OOP: force the type of an object

class Pokemon:
def init(self, name: str = “-”, type: str = ‘-’, age : int = ‘-’):
self.name = name
self.type = type
self.age = age
def presentation(self):
print(f’Type of {self.name} : {self.type}\nAge of {self.name} : {self.age}')

pikachu = Pokemon(‘Pikachu’, “electric”)
pikachu.presentation()

Charizard = Pokemon(‘Charizard’, 12)
Charizard.presentation()

Output for Charizard :

Type of Charizard : 12
Age of Charizard : -

Please, how force the type of an object ?

I think what you’re looking for is named arguments:

Charizard = Pokemon(‘Charizard’, age=12)

But I’m not completely sure this is what you’re looking for.

EDIT: Ah, no, I think you’re wondering why the type annotation isn’t enforced.

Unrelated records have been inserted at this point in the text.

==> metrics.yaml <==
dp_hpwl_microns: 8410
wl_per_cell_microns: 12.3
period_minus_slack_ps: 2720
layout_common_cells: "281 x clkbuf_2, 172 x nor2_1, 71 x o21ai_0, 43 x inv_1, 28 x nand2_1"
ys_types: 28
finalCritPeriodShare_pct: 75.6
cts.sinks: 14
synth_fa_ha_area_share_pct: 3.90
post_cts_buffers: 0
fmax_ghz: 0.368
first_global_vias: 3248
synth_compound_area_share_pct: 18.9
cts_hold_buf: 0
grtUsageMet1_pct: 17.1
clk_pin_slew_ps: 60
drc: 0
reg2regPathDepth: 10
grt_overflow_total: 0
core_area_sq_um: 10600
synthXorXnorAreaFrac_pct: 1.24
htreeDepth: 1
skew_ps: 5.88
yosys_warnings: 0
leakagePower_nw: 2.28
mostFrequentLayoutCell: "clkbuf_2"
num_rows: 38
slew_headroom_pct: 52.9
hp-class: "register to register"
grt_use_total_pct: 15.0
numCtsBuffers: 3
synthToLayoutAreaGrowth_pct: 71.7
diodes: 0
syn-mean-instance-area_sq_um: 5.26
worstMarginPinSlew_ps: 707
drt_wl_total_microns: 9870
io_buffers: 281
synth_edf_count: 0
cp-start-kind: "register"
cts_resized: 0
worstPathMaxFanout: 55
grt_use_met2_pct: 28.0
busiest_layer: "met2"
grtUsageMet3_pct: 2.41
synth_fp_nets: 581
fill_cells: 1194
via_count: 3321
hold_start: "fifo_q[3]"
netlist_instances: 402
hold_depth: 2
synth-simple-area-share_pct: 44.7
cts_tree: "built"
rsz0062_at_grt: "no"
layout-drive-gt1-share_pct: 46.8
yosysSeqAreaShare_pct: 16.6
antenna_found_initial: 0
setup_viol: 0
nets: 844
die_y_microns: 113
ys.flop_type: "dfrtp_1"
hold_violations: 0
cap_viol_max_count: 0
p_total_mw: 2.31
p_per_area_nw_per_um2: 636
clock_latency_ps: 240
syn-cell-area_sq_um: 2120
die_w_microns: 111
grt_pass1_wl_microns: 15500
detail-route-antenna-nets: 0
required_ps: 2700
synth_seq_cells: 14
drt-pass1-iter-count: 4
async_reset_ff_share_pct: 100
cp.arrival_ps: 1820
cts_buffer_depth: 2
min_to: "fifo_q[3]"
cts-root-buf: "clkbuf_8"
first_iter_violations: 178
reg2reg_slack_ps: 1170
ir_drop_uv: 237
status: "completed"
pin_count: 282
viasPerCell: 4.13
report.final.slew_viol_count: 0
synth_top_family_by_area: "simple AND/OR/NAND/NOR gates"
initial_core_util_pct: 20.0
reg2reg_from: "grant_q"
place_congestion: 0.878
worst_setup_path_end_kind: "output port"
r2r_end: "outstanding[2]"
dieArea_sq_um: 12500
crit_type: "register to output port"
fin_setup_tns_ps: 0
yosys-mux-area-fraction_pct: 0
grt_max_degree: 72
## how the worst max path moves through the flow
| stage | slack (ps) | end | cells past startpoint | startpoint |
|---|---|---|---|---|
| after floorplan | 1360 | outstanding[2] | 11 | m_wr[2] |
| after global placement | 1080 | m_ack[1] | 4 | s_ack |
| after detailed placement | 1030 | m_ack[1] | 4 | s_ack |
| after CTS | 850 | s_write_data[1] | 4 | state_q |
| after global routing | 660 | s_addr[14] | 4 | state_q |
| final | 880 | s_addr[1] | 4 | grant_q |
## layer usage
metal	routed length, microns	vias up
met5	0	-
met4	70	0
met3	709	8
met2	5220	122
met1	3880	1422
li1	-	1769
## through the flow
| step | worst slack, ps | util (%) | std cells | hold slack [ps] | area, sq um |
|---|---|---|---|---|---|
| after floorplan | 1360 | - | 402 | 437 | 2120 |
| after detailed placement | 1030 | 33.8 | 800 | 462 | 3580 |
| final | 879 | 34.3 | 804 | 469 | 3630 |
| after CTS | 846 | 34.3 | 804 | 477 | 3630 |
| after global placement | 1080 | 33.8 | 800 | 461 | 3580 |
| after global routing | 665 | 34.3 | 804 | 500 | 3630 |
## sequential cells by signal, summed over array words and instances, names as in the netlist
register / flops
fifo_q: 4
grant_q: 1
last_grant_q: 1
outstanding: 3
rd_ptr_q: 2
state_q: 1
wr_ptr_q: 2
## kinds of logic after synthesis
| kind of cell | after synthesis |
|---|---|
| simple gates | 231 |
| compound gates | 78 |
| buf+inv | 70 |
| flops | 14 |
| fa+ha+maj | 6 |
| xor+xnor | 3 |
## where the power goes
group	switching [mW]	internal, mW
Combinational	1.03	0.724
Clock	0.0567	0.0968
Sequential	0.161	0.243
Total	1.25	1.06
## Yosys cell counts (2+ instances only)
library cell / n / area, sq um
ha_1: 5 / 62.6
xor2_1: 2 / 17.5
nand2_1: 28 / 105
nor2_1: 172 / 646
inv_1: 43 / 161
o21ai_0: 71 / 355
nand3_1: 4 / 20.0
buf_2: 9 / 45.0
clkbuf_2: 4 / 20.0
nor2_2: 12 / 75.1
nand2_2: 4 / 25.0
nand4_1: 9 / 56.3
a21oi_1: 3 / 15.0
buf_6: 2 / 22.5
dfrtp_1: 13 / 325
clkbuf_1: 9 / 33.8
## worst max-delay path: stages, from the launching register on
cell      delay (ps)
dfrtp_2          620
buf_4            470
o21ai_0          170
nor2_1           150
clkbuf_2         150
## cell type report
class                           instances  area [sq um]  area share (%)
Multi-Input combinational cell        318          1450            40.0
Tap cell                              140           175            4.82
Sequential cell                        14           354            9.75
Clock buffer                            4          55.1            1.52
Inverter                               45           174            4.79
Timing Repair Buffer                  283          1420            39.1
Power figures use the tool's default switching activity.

Well, Python is a dynamically typed language so there is no enforcement of annotations but you can use static type checkers to to check whether the types are all correct in your code.

EDIT2: Thinking about it even more, I think what you’re looking for is a mechanism to pick an overload of a function based on the type of the supplied arguments. You can use @singledispatch for this from the standard library. But it’s honestly pretty rarely used. I think the correct solution is with the named argument that I had above.

Use of the string ‘-’ to mean not set is not typical in python.
The typical use is to use None to mean not set.

Also please put your code in side code-fences the </> icon or type

```
class Pokemon:
    def init(self, name: str=None, type: str=None, age : int=None):
```

But I suspect that you must provide the name and type so you would write:

class Pokemon:
    def init(self, name: str, type: str, age : int=None):

When printing you would check for the None like this:

def presentation(self):
    print(f’Type of {self.name} : {self.type}')
    if self.age is not None:
        print(f'Age of {self.name} : {self.age}')

Personally I would not embed a \n inside a print.
I would use one print call for each line. I fine that easier to read.

The easiest way is by using Pydantic UserBase classes. Add a type hint and Pydantic does all the heavy lifting for you.